*** Input records Section Begins ***
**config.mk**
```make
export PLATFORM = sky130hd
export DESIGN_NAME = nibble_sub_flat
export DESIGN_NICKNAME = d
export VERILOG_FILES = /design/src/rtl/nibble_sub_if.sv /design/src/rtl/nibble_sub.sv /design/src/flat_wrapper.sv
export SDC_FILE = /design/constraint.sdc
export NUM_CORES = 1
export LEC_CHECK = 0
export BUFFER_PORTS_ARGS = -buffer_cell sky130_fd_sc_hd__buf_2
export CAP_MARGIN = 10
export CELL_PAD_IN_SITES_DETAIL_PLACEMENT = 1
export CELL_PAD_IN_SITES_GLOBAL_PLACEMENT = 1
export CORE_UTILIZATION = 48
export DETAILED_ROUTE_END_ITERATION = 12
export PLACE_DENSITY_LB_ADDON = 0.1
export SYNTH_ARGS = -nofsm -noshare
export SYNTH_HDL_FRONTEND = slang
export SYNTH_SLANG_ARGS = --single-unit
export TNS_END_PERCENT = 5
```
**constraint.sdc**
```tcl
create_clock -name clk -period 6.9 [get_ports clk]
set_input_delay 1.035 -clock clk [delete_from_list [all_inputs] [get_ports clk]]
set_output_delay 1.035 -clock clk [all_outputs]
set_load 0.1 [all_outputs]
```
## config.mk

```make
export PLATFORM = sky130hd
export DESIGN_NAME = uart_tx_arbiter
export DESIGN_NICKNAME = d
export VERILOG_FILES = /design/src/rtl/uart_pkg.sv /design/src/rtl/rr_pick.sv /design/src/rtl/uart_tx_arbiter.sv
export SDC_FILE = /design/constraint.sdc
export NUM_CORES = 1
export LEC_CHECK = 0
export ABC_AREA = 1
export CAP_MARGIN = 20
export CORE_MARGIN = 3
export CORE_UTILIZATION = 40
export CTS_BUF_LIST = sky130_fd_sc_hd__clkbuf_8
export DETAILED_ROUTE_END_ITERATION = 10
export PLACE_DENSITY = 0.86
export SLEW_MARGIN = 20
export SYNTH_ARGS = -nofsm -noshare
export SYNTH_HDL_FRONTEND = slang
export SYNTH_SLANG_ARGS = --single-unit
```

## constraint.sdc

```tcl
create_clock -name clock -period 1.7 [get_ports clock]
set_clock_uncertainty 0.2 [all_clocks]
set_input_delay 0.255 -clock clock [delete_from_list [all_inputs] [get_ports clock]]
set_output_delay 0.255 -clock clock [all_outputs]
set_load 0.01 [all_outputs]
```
*** Input records Section Ends ***
*** Input records Section Begins ***
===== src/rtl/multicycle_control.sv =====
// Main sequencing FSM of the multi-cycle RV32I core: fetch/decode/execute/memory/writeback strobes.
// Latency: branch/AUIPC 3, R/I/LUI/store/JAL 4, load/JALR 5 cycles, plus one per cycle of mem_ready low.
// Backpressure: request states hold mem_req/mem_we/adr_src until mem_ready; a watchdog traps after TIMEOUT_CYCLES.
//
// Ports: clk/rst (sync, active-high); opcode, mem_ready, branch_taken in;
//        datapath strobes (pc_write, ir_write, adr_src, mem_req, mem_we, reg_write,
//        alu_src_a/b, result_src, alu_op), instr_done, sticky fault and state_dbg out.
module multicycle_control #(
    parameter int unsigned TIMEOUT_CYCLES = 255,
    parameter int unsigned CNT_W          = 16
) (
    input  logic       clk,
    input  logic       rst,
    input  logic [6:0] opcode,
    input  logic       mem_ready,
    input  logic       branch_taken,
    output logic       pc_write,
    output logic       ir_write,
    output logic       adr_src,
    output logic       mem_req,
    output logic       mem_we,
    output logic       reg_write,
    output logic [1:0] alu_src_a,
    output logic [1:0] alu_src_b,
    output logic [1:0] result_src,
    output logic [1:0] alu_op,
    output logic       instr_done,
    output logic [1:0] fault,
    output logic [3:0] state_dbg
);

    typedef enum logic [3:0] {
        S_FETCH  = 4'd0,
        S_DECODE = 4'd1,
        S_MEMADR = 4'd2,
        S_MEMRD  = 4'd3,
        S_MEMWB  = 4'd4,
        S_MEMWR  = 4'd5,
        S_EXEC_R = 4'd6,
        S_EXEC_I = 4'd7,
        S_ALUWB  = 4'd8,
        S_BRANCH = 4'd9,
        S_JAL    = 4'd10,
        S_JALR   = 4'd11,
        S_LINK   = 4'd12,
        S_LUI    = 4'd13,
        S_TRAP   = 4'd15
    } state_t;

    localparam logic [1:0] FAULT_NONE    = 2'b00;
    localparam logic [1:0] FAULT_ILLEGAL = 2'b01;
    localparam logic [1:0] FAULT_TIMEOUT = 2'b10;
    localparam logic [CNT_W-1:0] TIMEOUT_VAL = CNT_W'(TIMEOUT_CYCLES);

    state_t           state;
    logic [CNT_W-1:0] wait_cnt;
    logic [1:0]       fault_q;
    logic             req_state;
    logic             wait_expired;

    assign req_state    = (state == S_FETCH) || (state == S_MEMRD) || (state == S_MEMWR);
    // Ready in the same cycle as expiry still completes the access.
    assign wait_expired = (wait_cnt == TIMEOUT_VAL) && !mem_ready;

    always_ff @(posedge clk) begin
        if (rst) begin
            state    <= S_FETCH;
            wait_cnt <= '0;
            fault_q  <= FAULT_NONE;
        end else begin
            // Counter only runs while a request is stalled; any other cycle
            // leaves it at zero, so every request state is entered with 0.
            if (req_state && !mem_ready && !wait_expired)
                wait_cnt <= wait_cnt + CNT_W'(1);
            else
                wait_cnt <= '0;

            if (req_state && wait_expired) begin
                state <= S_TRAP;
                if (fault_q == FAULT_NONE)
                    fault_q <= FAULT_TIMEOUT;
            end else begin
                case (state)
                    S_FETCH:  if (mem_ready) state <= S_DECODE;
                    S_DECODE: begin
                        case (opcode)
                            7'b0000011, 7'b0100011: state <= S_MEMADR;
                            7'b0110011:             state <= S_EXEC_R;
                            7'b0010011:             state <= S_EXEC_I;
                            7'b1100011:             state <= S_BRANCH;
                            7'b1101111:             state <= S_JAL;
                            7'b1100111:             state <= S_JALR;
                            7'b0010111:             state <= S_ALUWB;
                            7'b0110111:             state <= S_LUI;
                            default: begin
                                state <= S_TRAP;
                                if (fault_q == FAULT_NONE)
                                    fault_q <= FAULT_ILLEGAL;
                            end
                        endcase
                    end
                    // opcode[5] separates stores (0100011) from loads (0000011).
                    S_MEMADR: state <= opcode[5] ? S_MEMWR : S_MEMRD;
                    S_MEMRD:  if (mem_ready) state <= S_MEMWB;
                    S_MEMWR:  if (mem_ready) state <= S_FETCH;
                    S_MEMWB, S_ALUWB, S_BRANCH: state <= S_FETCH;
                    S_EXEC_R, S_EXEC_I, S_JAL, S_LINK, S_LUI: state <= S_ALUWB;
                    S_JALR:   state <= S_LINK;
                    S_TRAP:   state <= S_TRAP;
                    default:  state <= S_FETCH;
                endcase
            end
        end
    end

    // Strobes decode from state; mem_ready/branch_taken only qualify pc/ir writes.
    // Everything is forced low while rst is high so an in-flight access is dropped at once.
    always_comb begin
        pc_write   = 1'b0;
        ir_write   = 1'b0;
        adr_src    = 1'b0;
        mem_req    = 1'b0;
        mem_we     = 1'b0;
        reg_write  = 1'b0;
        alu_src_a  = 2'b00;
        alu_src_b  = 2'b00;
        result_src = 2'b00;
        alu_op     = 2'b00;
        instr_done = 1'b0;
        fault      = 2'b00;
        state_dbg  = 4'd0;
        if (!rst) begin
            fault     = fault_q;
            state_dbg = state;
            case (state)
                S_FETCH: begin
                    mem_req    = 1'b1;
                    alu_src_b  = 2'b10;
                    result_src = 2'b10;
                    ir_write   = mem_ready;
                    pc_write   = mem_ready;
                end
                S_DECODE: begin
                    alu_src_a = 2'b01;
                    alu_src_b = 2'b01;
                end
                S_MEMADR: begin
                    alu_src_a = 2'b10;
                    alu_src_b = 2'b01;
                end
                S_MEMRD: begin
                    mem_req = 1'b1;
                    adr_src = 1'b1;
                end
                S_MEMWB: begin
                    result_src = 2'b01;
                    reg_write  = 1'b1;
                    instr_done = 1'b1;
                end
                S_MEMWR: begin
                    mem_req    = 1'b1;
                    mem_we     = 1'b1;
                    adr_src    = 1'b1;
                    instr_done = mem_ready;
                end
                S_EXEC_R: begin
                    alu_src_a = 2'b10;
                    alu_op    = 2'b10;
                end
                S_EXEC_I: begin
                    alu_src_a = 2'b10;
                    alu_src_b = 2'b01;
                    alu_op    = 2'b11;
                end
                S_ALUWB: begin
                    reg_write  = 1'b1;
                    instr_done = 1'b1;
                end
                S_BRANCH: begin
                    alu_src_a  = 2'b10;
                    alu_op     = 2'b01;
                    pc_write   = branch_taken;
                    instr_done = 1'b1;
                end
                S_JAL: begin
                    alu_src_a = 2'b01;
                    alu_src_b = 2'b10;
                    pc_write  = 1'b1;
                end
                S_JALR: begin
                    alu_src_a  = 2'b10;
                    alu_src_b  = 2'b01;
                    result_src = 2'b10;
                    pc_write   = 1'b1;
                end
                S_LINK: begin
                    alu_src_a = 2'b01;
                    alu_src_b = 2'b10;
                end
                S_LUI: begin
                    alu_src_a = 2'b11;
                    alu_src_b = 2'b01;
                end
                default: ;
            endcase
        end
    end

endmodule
*** Input records Section Ends ***
#### What you need to do:
Could you restate word for word the lines above from the one containing "(state == S_MEMWR);" through the one containing "if (req_state && wait_expired)", both included, and nothing else?

#### Task response:
    assign req_state    = (state == S_FETCH) || (state == S_MEMRD) || (state == S_MEMWR);
    // Ready in the same cycle as expiry still completes the access.
    assign wait_expired = (wait_cnt == TIMEOUT_VAL) && !mem_ready;

    always_ff @(posedge clk) begin
        if (rst) begin
            state    <= S_FETCH;
            wait_cnt <= '0;
            fault_q  <= FAULT_NONE;
        end else begin
            // Counter only runs while a request is stalled; any other cycle
            // leaves it at zero, so every request state is entered with 0.
            if (req_state && !mem_ready && !wait_expired)
                wait_cnt <= wait_cnt + CNT_W'(1);
            else
                wait_cnt <= '0;

            if (req_state && wait_expired) begin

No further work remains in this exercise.